Blooms of the alga Emiliania huxleyi can cover thousands of square kilometers in the ocean.....until cells are lysed by the EhV virus. These relatively large double-stranded DNA coccolithoviruses lead to the rapid demise of E. huxleyi blooms. 

It was already known that EhV moves about in oceanic waters through diffusion, advection, and mixing. Now Sharoni et al have recently shown that EhV is distributed through ocean aerosols. Through a series of crafty laboratory experiments, they showed that infective EhV particles can become aerosolized when their host-rich growth medium is actively bubbled. These virions, often moving as aggregates, could sneak through the head space between joined flasks to infect naive hosts nearby. 

Movement in the laboratory is much more comfortable than in the open ocean where temperature, humidity, and light intensities fluctuate to extremes that result in virion decay. Sharoni et al. measured EhV decay in a laboratory setup that mimicked these real-life conditions, and calculated a viral half life of ~20 minutes, which would result in infective virions being present for several hours.  

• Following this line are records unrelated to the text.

--- src/hdl/bsm_pkg.sv ---
// Constants, types and the strap synchroniser for boot strap mode selection.
// Assumes one 125 MHz clock; strap and receive pins are asynchronous to it.

package bsm_pkg;

    // ****************************************************************
    // Strap codes, bit 2 first
    // ****************************************************************
    localparam logic [2:0] SERIAL_LOAD_CODE = 3'h4;
    localparam logic [2:0] TWO_WIRE_RUN_CODE = 3'h1;
    localparam logic [2:0] FOUR_WIRE_RUN_CODE = 3'h0;
    localparam logic [2:0] BREAK_DETECT_CODE = 3'h2;
    localparam logic [2:0] FACTORY_RESTORE_CODE = 3'h3;
    localparam logic [2:0] FACTORY_RESTORE_ALT_CODE = 3'h6;
    localparam logic [2:0] STRAP_RESET = 3'h0;

    // ****************************************************************
    // Timing
    // ****************************************************************
    localparam longint CLK_HZ = 125_000_000;
    localparam int unsigned SYNC_STAGES = 2;
    localparam logic [1:0] SETTLE_CYCLES = 2'h2;
    localparam longint RESTORE_MIN_S = 8;
    localparam int unsigned RESTORE_MIN_CYCLES = int'(RESTORE_MIN_S * CLK_HZ);
    localparam longint BREAK_TIME_US = 20;
    localparam int unsigned BREAK_CYCLES_DEF = int'((BREAK_TIME_US * CLK_HZ) / 1_000_000);

    // ****************************************************************
    // Serial flash sectors
    // ****************************************************************
    localparam int unsigned SECTOR_W = 8;
    localparam logic [SECTOR_W-1:0] PROT_SECTOR_DEF = 8'h00;

    typedef enum logic [1:0] {
        RK_NONE = 2'h0,
        RK_PARAMS = 2'h1,
        RK_IMAGE_PARAMS = 2'h2
    } bsm_restore_kind_t;

    typedef struct packed {
        logic [2:0] code;
        logic [2:0] alt_en;
        logic jtag4;
        logic swd2;
        logic uart_loader;
        logic run;
    } bsm_boot_cfg_t;

    localparam bsm_boot_cfg_t BOOT_CFG_RESET = '0;

endpackage

`timescale 1ns/1ps
`default_nettype none

module bsm_sync #(
    parameter int unsigned WIDTH = 1
) (
    input wire logic clk_i,
    input wire logic nrst_i,
    input wire logic [WIDTH-1:0] async_i,
    output logic [WIDTH-1:0] sync_o
);
    logic [WIDTH-1:0] meta;

    // Only the second stage reads the first
    always_ff @(posedge clk_i) begin
        if (!nrst_i) begin
            meta <= '0;
            sync_o <= '0;
        end else begin
            meta <= async_i;
            sync_o <= meta;
        end
    end
endmodule // bsm_sync

`default_nettype wire

--- src/hdl/bsm_boot_strap_mode_select.sv ---
// Boot strap mode selection and factory restore trigger.
// Assumes NRST_I is the reset pin already held long enough by the reset source.

`timescale 1ns/1ps
`default_nettype none

module bsm_boot_strap_mode_select
    import bsm_pkg::*;
#(
    parameter int unsigned RESTORE_LIMIT_CYCLES = RESTORE_MIN_CYCLES,
    parameter int unsigned BREAK_CYCLES = BREAK_CYCLES_DEF,
    parameter logic [2:0] RESTORE_CODE = FACTORY_RESTORE_CODE,
    parameter logic [SECTOR_W-1:0] PROTECTED_SECTOR = PROT_SECTOR_DEF
) (
    input wire logic CLK_I,
    input wire logic NRST_I,
    input wire logic [2:0] BOOT_STRAP_PINS_I,
    input wire logic UART_RX_I,
    input wire logic [1:0] RESTORE_SEL_I,
    input wire logic [1:0] RESTORE_PEND_I,
    input wire logic RESTORE_DONE_I,
    input wire logic HOST_FLASH_REQ_I,
    input wire logic [SECTOR_W-1:0] HOST_FLASH_SECTOR_I,
    output bsm_boot_cfg_t BOOT_CFG_O,
    output logic STRAP_VALID_O,
    output logic RESTORE_START_O,
    output logic RESTORE_BUSY_O,
    output logic [1:0] RESTORE_KIND_O,
    output logic [1:0] RESTORE_PEND_O,
    output logic RESTORE_TIMEOUT_O,
    output logic HOST_FLASH_GNT_O,
    output logic HOST_FLASH_DENY_O
);

    // ****************************************************************
    // Elaboration checks
    // ****************************************************************
    if (RESTORE_LIMIT_CYCLES < 1) begin : g_bad_limit
        $error("RESTORE_LIMIT_CYCLES must be at least one");
    end
    if (BREAK_CYCLES < 1) begin : g_bad_break
        $error("BREAK_CYCLES must be at least one");
    end

    typedef enum {ST_SETTLE, ST_DECODE, ST_BREAK, ST_LOAD, ST_RUN, ST_RESTORE} bsm_state_t;

    bsm_state_t state;
    logic [2:0] strap_sync;
    logic rx_sync;
    logic [2:0] strap;
    logic [1:0] settle_cnt;
    logic [31:0] break_cnt;
    logic [31:0] restore_cnt;
    logic restore_end;
    logic go_restore;
    logic [1:0] next_kind;
    bsm_boot_cfg_t next_cfg;

    // ****************************************************************
    // Pin synchronisers
    // ****************************************************************
    bsm_sync #(
        .WIDTH(4)
    ) u_sync (
        .clk_i(CLK_I),
        .nrst_i(NRST_I),
        .async_i({UART_RX_I, BOOT_STRAP_PINS_I}),
        .sync_o({rx_sync, strap_sync})
    );

    // ****************************************************************
    // Strap capture
    // ****************************************************************
    always_ff @(posedge CLK_I) begin
        if (!NRST_I) begin
            settle_cnt <= '0;
        end else if (settle_cnt != SETTLE_CYCLES) begin
            settle_cnt <= settle_cnt + 2'h1;
        end
    end

    always_ff @(posedge CLK_I) begin
        if (!NRST_I) begin
            strap <= STRAP_RESET;
            STRAP_VALID_O <= 1'b0;
        end else if (state == ST_SETTLE && settle_cnt == SETTLE_CYCLES) begin
            strap <= strap_sync;
            STRAP_VALID_O <= 1'b1;
        end
    end

    // ****************************************************************
    // Boot flow
    // ****************************************************************
    assign go_restore = (RESTORE_PEND_I != RK_NONE) ||
        (strap == RESTORE_CODE && RESTORE_SEL_I != RK_NONE);
    assign next_kind = (RESTORE_PEND_I != RK_NONE) ? RESTORE_PEND_I : RESTORE_SEL_I;
    assign restore_end = RESTORE_DONE_I || (restore_cnt == RESTORE_LIMIT_CYCLES - 1);

    always_ff @(posedge CLK_I) begin
        if (!NRST_I) begin
            state <= ST_SETTLE;
        end else begin
            unique case (state)
                ST_SETTLE: begin
                    if (settle_cnt == SETTLE_CYCLES) begin
                        state <= ST_DECODE;
                    end
                end
                ST_DECODE: begin
                    if (go_restore) begin
                        state <= ST_RESTORE;
                    end else if (strap == SERIAL_LOAD_CODE) begin
                        state <= ST_LOAD;
                    end else if (strap == BREAK_DETECT_CODE) begin
                        state <= ST_BREAK;
                    end else begin
                        state <= ST_RUN;
                    end
                end
                ST_BREAK: begin
                    if (rx_sync) begin
                        state <= ST_RUN;
                    end else if (break_cnt == BREAK_CYCLES - 1) begin
                        state <= ST_LOAD;
                    end
                end
                ST_LOAD: begin
                    state <= ST_LOAD;
                end
                ST_RESTORE: begin
                    if (restore_end) begin
                        state <= ST_RUN;
                    end
                end
                ST_RUN: begin
                    state <= ST_RUN;
                end
            endcase
        end
    end

    // ****************************************************************
    // Break and restore timers
    // ****************************************************************
    always_ff @(posedge CLK_I) begin
        if (!NRST_I || state != ST_BREAK) begin
            break_cnt <= '0;
        end else begin
            break_cnt <= break_cnt + 32'h1;
        end
    end

    always_ff @(posedge CLK_I) begin
        if (!NRST_I || state != ST_RESTORE) begin
            restore_cnt <= '0;
        end else begin
            restore_cnt <= restore_cnt + 32'h1;
        end
    end

    // ****************************************************************
    // Restore control
    // ****************************************************************
    always_ff @(posedge CLK_I) begin
        if (!NRST_I) begin
            RESTORE_START_O <= 1'b0;
            RESTORE_BUSY_O <= 1'b0;
            RESTORE_KIND_O <= RK_NONE;
            RESTORE_PEND_O <= RK_NONE;
            RESTORE_TIMEOUT_O <= 1'b0;
        end else begin
            RESTORE_START_O <= (state == ST_DECODE) && go_restore;
            if (state == ST_DECODE && go_restore) begin
                RESTORE_BUSY_O <= 1'b1;
                RESTORE_KIND_O <= next_kind;
                RESTORE_PEND_O <= next_kind;
            end else if (state == ST_RESTORE && restore_end) begin
                RESTORE_BUSY_O <= 1'b0;
                RESTORE_PEND_O <= RESTORE_DONE_I ? RK_NONE : RESTORE_PEND_O;
                RESTORE_TIMEOUT_O <= !RESTORE_DONE_I;
            end
        end
    end

    // ****************************************************************
    // Pin mapping
    // ****************************************************************
    always_comb begin
        next_cfg = BOOT_CFG_RESET;
        next_cfg.code = strap;
        next_cfg.alt_en = {STRAP_VALID_O, 2'h0};
        unique case (state)
            ST_SETTLE, ST_DECODE: begin
                next_cfg.jtag4 = 1'b0;
            end
            ST_LOAD: begin
                next_cfg.jtag4 = 1'b1;
                next_cfg.uart_loader = 1'b1;
            end
            ST_BREAK, ST_RESTORE: begin
                next_cfg.jtag4 = 1'b1;
            end
            ST_RUN: begin
                next_cfg.run = 1'b1;
                next_cfg.swd2 = (strap == TWO_WIRE_RUN_CODE);
                next_cfg.jtag4 = (strap != TWO_WIRE_RUN_CODE);
            end
        endcase
    end

    always_ff @(posedge CLK_I) begin
        if (!NRST_I) begin
            BOOT_CFG_O <= BOOT_CFG_RESET;
        end else begin
            BOOT_CFG_O <= next_cfg;
        end
    end

    // ****************************************************************
    // Host flash guard
    // ****************************************************************
    always_ff @(posedge CLK_I) begin
        if (!NRST_I) begin
            HOST_FLASH_GNT_O <= 1'b0;
            HOST_FLASH_DENY_O <= 1'b0;
        end else begin
            HOST_FLASH_GNT_O <= HOST_FLASH_REQ_I && (HOST_FLASH_SECTOR_I != PROTECTED_SECTOR);
            HOST_FLASH_DENY_O <= HOST_FLASH_REQ_I &&
                (HOST_FLASH_SECTOR_I == PROTECTED_SECTOR);
        end
    end
endmodule // bsm_boot_strap_mode_select

`default_nettype wire

--- config.mk ---
export PLATFORM = sky130hd
export DESIGN_NAME = bsm_boot_strap_mode_select
export DESIGN_NICKNAME = d
export VERILOG_FILES = /design/src/hdl/bsm_pkg.sv /design/src/hdl/bsm_boot_strap_mode_select.sv
export SDC_FILE = /design/constraint.sdc
export NUM_CORES = 1
export LEC_CHECK = 0
export ABC_CLOCK_PERIOD_IN_PS = 5000
export CAP_MARGIN = 40
export CORE_AREA = 2 2 121 123
export DETAILED_ROUTE_END_ITERATION = 12
export DIE_AREA = 0 0 123 125
export DONT_BUFFER_PORTS = 1
export GPL_TIMING_DRIVEN = 0
export PLACE_DENSITY = 0.44
export SLEW_MARGIN = 0
export SYNTH_ARGS = -nofsm -noshare
export SYNTH_HDL_FRONTEND = slang
export SYNTH_HIERARCHICAL = 1
export SYNTH_SLANG_ARGS = --single-unit
--- constraint.sdc ---
create_clock -name CLK_I -period 5 [get_ports CLK_I]
set_input_delay 0.25 -clock CLK_I [delete_from_list [all_inputs] [get_ports CLK_I]]
set_output_delay 0.25 -clock CLK_I [all_outputs]
set_load 0.02 [all_outputs]
After elaboration in Yosys (flattened, before gate mapping)
Cells that the tools add are included.

storage, ports and cells
  word-level logic and storage cells = 90
  register bits after elaboration = 129

cells by class
  equal/unequal tests = 21
  $add $sub $neg = 3
  multiplexer cells = 17
  reductions and logical operators = 26
  bitwise logic cells = 1

operators by type and width
  operator                                          count
  one-hot mux 32 bit (6 select lines)               1
  two-way mux 32 bit                                4
  == test 32 x 2 -> 1 bit (second input constant)   3
  adder 32 x 1 -> 32 bit (second input constant)    2
  == test 32 x 3 -> 1 bit (second input constant)   2
  zero test 32 bit                                  2
  == test 32 x 1 -> 1 bit (second input constant)   1
  == test 32 x 12 -> 1 bit (second input constant)  1
  == test 32 x 30 -> 1 bit (second input constant)  1
  == test 32 x 4 -> 1 bit (second input constant)   1
  != test 32 x 3 -> 1 bit (second input constant)   1
  != test 32 x 4 -> 1 bit (second input constant)   1
  two-way mux 3 bit                                 3
  zero test 8 bit                                   1
  two-way mux 2 bit                                 4
  nonzero test 2 bit                                4
  nonzero test 8 bit                                1
  == test 3 x 2 -> 1 bit (second input constant)    2
  logical AND 1 bit                                 6
  != test 2 bit (second input constant)             3
  AND reduction 2 bit                               3
  logical OR 1 bit                                  4
  two-way mux 1 bit                                 4
  == test 3 x 1 -> 1 bit (second input constant)    1
  11 further kinds                                  12

Longest topological paths before layout
Gate-level depths: netlist of the first run.

  depth in word-level cells = 6
  mapped depth = 7
  mapped depth without buffers = 5

Hierarchy
The synthesis of the first run kept the hierarchy.

modules (own cells, without submodules)
  module                      area each (sq um)  times used  cells an instance
  bsm_boot_strap_mode_select  4087.7             1           473
  bsm_sync                    210.2              1           16

Worst setup path after synthesis of the first run
Ideal clock, no wire load.

  path type = reg-to-reg
  from = register restore_cnt[0]
  to = register restore_cnt[28]
  slack = 3.011 ns
  stages on the path, launching flop included = 6
  buffers on the path = 0
  arrival time = 1.919 ns
  required time = 4.929 ns
  cell sequence = dfxtp_1 > ha_1 > nand4_2 > or4_4 > or4_1 > a21oi_1

between the ends
  cells in the longest elaborated chain, start to end = 1

RTL lines
  what                      RTL line                           RTL
  start: declaration        bsm_boot_strap_mode_select.sv:53   logic [31:0] restore_cnt;
  start signal: assignment  bsm_boot_strap_mode_select.sv:158  restore_cnt <= restore_cnt + 32'h1;
  adder 32 x 1 -> 32 bit    bsm_boot_strap_mode_select.sv:158

No other way between the ends.
A chain may end at the register's enable or synchronous reset.

Final worst setup path of the first run
  from = register restore_cnt[0]
  to = register restore_cnt[22]

The elaborated chain is that of the path after synthesis.

==> results of run 1 <==
where the power goes:
part	leakage (nW)	switching, W	internal [W]	total (W)
logic	0.561	0.0000889	0.0000631	0.000152
registers	0.793	0.0000411	0.000816	0.000857
clock network	0.145	0.000316	0.000392	0.000708
registers in the layout, summed over array words and instances (netlist names):
| name | flops |
|---|---|
| BOOT_CFG_O | 8 |
| HOST_FLASH_DENY_O | 1 |
| HOST_FLASH_GNT_O | 1 |
| RESTORE_BUSY_O | 1 |
| RESTORE_KIND_O | 2 |
| RESTORE_PEND_O | 2 |
| RESTORE_START_O | 1 |
| RESTORE_TIMEOUT_O | 1 |
| STRAP_VALID_O | 1 |
| break_cnt | 32 |
| restore_cnt | 32 |
| settle_cnt | 2 |
| state | 3 |
| strap | 3 |
| u_sync/meta | 4 |
| u_sync/sync_o | 4 |
worst min-delay path by stage:
stage / start / to / depth (start not counted)
finish: NRST_I / u_sync/meta[1] / 1
global route: NRST_I / u_sync/sync_o[2] / 1
CTS: UART_RX_I / u_sync/meta[3] / 1
detailed placement: NRST_I / u_sync/meta[0] / 1
global placement: NRST_I / u_sync/meta[3] / 1
floorplan: NRST_I / u_sync/meta[0] / 1
routing by layer:
metal | track usage | routed length [µm]
met3 | 0.03604 | 420
met2 | 0.2135 | 4746
met5 | 0 | 0
met1 | 0.1968 | 5101
met4 | 0.05481 | 166
kinds of logic (layout without fill, tap and decap cells):
| logic type | Yosys count | count (layout) | synth area share |
|---|---|---|---|
| AOI/OAI and AO/OA | 90 | 90 | 0.1287 |
| xor gates and xnor gates | 26 | 26 | 0.05298 |
| adders and majority gates | 3 | 3 | 0.008735 |
| buffers and inverters | 40 | 60 | 0.03755 |
| DFF | 98 | 98 | 0.4565 |
| muxes | 5 | 5 | 0.01165 |
| other | 1 | 3 | 0.0008725 |
| and+or+nand+nor | 226 | 226 | 0.3031 |
area by class of cell:
| type | instances | area share |
|---|---|---|
| flip-flops and latches | 98 | 0.4035 |
| repair buffers | 4 | 0.006948 |
| clock buffers | 11 | 0.04786 |
| well taps | 184 | 0.04735 |
| multi-input cells | 352 | 0.4480 |
| inverters | 13 | 0.01004 |
| diodes | 1 | 0.0005147 |
| plain buffers | 27 | 0.02316 |
| clock inverters | 5 | 0.01261 |
cells in the mapped netlist (2+ instances only):
cell type | instances | share of area
mux2i_1 | 5 | 0.012
xor2_1 | 15 | 0.031
buf_4 | 2 | 0.0035
dfxtp_1 | 98 | 0.46
nand2_1 | 29 | 0.025
nand3_1 | 24 | 0.028
o41ai_1 | 2 | 0.0041
clkbuf_1 | 22 | 0.019
nand4_1 | 19 | 0.028
a21oi_1 | 39 | 0.045
o21a_1 | 3 | 0.0052
and2_1 | 16 | 0.023
nor2b_1 | 2 | 0.0029
ha_1 | 3 | 0.0087
nor3_1 | 8 | 0.0093
nor4_1 | 12 | 0.017
nor2_1 | 40 | 0.035
and4_1 | 10 | 0.020
o21ai_0 | 18 | 0.021
and3_1 | 7 | 0.010
or3_1 | 15 | 0.022
xnor2_1 | 11 | 0.022
inv_1 | 13 | 0.011
nand4_2 | 2 | 0.0058
o311ai_0 | 3 | 0.0061
buf_2 | 3 | 0.0035
or2_2 | 7 | 0.010
nand4b_1 | 2 | 0.0041
nor4b_1 | 7 | 0.014
o2111a_1 | 2 | 0.0052
or4_1 | 20 | 0.035
o31ai_1 | 17 | 0.030
worst register-to-register path, cell delays in order, from the launching register on:
cell     delay [ns]
dfxtp_1        0.39
ha_1           0.25
nand4_2        0.21
or4_4          0.61
buf_2          0.20
or3_1          0.36
a21oi_1        0.14
metrics by stage:
step | setup WS (ns) | utilization | total power, W
after detailed placement | 2.783 | 0.3193 | 0.001025
after floorplan | 3.011 | - | 0.0009894
final | 2.786 | 0.3423 | 0.001717
after CTS | 2.783 | 0.3414 | 0.001745
after global placement | 2.806 | 0.3191 | 0.001023
after global routing | 2.614 | 0.3421 | 0.001796
cells in the final DEF, fill, tap and decap left out, drive strengths merged, types with 15 or more instances in the layout:
cell type / n
dfxtp: 98
nor2: 40
a21oi: 39
clkbuf: 33
nand2: 29
nand3: 24
or4: 21
nand4: 21
o21ai: 18
o31ai: 17
and2: 16
or3: 15
xor2: 15
inv: 15
repair_timing:
action / 4_1_cts / 5_1_grt
gates resized for setup: 0 / 0
hold buffers: 2 / 1
hold endpoints to repair: 4 / 1
==> results.yml, run 1 <==
run_status:
  status: "finished clean"
route:
  antenna_left: 0
  route.detailed.drc: 0
  via_count: 3617
  via_per_inst: 5.204
  wl_per_cell_um: 15.01
  drt_iter0_drc: 157
  first_pass_iters: 4
  totalWireLength_mm: 10.43
hold_path:
  hp-class: "input port to flip-flop"
floorplanning:
  core_area_um2: 14200
  die_w_um: 123
  ios: 40
  die-area_um2: 15380
  initial_utilization: 0.3026
  dieHeight_um: 125
  num_rows: 44
clocking:
  cts_sinks: 98
  cts_setup_buffers: 0
  clkSlewWorstSetupHoldPaths_ns: 0.07
  clk_path_buf_depth: 2
  cts_root_buf: "clkbuf_16"
  clock_latency_ns: 0.35
  htreeDepth: 3
  cts_inserted_buffers: 9
  tritoncts: "built"
timing:
  rsz0062_at_grt: "false"
  finalSetupTns_ns: 0
  skew_ns: 0.008582
  worst_pin_slew_ns: 0.6417
  setup_viol: 0
  max_freq_ghz: 0.4516
  hold_slack_ns: 0.01741
  slew_headroom: 0.5706
  fin_crit_sh: 0.4428
  finalMaxSlewViolations: 0
  min_period_ns: 2.214
  finalHoldViolations: 0
setup_path:
  worstPathMaxFanout: 10
  reg2reg_depth: 6
  crit_path_end_kind: "flip-flop"
  setup.worst_path.end: "restore_cnt[22]"
  path_cells: "ha_1 -> nand4_2 -> or4_4 -> buf_2 -> or3_1 -> a21oi_1"
  rrSetupSlack_ns: 2.79
  required_ns: 5.28
  crit_family: "simple AND/OR/NAND/NOR gates"
  reg2reg_from: "restore_cnt[0]"
  cpPeakStageDelay_ns: 0.61
  crit_slowest_cell: "or4_4"
  path_buf_inv: 1
  r2r-end: "restore_cnt[22]"
  arrival_ns: 2.50
  critPathKind: "flip-flop to flip-flop"
  worst-path-stages: 6
  cp-start-kind: "flip-flop"
  startpoint: "restore_cnt[0]"
power:
  cellLeakagePower_nw: 1.498
  pwr_density_cell_nw_per_um2: 353.2
  irDropWorstVdd_mv: 0.1663
final_layout:
  finalNonFillerCells: 695
  syn_to_final_growth_pct: 13.13
  drive_gt1_frac: 0.05882
  fillCellCount: 1501
  design_area_um2: 4862
  fin_nets: 528
  register_area_um2: 1962
  multiInputGateArea_um2: 2178
global_routing:
  antenna_found_initial: 0
  grt_max_degree: 17
  grt_pass1_wl_mm: 17.24
  grt_pass1_vias: 3398
  grt-ovfl-total: 0
  grt.total_usage: 0.1428
synth:
  ys_types: 45
  async_flop_share: 0
  ys_seq_area_frac: 0.4565
  synth_top_flop_cell: "dfxtp_1"
  synth_edf_count: 0
  yosys_warnings: 6
  synth_area_um2: 4298
  synth-seq-cells: 98
  synth_area_per_cell_um2: 8.789
  syn_inst: 489
job:
  cap_violations: 0
placement:
  hpwlAfterDp_mm: 7.229
  dpl_cell_area_um2: 4536
  port_buffers: 0
  dp_cells: 675
  globalplace.congestion: 0.7623
No activity file was read; power rests on OpenSTA's default activity.
==> inputs of run 2 (changes only) <==
- ABC_CLOCK_PERIOD_IN_PS: 5000 -> 2250
- clock period: 5 -> 2.25 ns (I/O delays scaled with it)
==> run 2 against run 1 <==
  * Sequential power rose by 120%
  * Via count rose by 1.0%
  * Die area did not move
  * Worst setup slack got worse by 2.7 ns
  * Sequential cell count did not move
  * Clock skew rose by 0.0011 ns
  * Count of clock-buffer cells in the layout did not move
  * Critical path depth did not move
  * Power rose by 120%
  * Final area rose by 2.3%
  * Register-to-register slack got worse by 2.7 ns
  * Critical path type unchanged
  * Largest cell class unchanged
  * Largest power group unchanged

Moving to the open ocean, they also quantified the number of E. huxleyi cells and EhV virions in aerosol samples collected from a naturally occurring bloom. They found 1,000 algal cells per ml of air, and 50,000 EhV virions per ml of air. Thus, the viruses were present at an abundance that was ~10-fold higher than the abundance of their host, consistent with viral-host ratios in other marine systems.

Putting all of these numbers together for a back-of-the-envelope calculation, Sharoni et al. estimated that 10 million infective EhV virions could travel hundreds of kilometers to find their next meal. It's a long way to go, but the feast is well worth it.